— EXERCISE AIM —
Range to reproduce from the entries below: the line with "Ports at 810", the line with "Pass 1 at 7", and every line in between. Give them exactly and give nothing else.

━━━ PROVIDED MATERIAL

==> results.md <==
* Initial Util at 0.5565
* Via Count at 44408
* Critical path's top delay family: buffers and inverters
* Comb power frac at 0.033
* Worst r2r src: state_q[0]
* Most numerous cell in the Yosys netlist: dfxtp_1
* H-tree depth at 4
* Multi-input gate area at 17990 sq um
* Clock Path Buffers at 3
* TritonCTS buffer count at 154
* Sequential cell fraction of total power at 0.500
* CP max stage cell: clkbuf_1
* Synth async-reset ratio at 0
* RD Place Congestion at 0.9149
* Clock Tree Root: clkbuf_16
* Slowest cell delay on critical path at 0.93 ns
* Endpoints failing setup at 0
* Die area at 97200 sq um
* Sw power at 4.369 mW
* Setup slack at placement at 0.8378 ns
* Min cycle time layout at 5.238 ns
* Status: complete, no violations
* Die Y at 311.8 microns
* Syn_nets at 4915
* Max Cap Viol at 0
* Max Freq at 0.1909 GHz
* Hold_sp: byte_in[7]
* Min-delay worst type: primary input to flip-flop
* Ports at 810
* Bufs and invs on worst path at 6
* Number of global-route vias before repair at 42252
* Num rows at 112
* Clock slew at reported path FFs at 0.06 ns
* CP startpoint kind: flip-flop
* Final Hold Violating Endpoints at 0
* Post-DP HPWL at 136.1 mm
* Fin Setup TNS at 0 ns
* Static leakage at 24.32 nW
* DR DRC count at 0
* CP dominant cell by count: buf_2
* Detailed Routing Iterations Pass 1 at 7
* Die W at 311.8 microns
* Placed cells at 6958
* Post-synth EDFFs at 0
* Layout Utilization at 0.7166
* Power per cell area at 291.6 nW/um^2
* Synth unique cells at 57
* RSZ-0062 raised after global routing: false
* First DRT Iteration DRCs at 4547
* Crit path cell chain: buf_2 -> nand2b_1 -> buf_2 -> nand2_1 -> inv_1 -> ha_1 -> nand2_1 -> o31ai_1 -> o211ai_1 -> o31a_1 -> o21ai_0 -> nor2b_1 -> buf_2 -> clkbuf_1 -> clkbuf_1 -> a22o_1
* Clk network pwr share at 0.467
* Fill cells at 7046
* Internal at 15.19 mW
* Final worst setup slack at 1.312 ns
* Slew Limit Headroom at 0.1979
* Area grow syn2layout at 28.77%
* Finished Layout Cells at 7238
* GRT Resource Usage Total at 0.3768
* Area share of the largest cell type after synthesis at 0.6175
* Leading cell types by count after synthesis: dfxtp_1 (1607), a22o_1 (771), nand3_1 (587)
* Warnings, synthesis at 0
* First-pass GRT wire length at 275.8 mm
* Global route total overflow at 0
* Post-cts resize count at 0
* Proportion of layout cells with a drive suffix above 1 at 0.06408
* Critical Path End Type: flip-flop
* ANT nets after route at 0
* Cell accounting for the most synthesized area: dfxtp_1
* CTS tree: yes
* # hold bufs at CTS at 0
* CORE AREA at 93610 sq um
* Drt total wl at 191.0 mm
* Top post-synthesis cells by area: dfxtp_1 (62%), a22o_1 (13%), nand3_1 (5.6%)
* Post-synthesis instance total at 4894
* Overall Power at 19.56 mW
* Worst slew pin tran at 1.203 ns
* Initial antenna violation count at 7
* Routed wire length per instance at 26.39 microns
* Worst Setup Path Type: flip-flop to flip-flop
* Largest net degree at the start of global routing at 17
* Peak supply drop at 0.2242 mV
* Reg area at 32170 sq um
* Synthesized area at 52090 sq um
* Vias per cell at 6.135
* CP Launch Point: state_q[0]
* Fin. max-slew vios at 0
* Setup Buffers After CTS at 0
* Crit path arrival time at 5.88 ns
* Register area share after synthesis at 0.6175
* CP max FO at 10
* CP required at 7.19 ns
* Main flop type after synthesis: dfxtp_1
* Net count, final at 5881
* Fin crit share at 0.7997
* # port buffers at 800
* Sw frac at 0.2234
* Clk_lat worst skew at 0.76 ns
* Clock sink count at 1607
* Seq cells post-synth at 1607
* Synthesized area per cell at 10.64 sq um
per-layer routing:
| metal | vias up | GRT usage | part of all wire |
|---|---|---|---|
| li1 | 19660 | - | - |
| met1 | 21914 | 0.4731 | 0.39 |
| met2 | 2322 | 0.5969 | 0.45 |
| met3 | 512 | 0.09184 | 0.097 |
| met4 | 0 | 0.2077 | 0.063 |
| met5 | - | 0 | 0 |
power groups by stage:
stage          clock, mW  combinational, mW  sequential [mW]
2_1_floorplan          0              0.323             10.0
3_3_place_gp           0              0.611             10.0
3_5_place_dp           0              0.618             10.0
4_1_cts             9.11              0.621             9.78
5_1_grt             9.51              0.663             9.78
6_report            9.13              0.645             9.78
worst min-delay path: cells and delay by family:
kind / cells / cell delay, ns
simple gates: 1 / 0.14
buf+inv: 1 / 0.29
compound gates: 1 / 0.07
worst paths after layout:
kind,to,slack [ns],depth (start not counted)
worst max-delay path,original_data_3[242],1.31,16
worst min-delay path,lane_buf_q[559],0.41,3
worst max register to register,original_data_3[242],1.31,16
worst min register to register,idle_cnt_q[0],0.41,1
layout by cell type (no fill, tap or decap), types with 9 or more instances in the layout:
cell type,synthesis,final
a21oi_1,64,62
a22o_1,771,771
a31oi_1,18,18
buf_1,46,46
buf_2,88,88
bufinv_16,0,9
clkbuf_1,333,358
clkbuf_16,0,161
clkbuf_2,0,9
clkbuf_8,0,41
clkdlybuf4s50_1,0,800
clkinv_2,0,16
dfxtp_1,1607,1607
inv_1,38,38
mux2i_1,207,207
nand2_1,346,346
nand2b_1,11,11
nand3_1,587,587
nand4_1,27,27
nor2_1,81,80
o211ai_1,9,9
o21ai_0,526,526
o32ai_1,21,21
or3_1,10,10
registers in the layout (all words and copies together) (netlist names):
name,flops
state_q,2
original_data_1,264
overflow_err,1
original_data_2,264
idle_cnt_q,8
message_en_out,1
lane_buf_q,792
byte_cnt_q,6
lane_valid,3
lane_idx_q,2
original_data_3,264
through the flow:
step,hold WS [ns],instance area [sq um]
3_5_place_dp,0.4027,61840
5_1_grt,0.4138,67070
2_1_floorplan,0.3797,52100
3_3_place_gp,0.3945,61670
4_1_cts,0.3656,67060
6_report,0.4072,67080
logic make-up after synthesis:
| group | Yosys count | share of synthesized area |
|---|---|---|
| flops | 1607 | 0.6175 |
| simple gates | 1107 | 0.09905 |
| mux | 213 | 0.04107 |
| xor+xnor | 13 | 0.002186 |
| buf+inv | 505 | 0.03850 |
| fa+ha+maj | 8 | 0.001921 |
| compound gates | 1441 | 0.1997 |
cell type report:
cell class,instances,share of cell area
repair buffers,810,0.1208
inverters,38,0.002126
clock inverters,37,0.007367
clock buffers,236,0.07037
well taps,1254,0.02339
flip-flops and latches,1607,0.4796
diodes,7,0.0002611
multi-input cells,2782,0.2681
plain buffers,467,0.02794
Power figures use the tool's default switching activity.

━━━━━━

— REPLY TO THE TASK —
* Ports at 810
* Bufs and invs on worst path at 6
* Number of global-route vias before repair at 42252
* Num rows at 112
* Clock slew at reported path FFs at 0.06 ns
* CP startpoint kind: flip-flop
* Final Hold Violating Endpoints at 0
* Post-DP HPWL at 136.1 mm
* Fin Setup TNS at 0 ns
* Static leakage at 24.32 nW
* DR DRC count at 0
* CP dominant cell by count: buf_2
* Detailed Routing Iterations Pass 1 at 7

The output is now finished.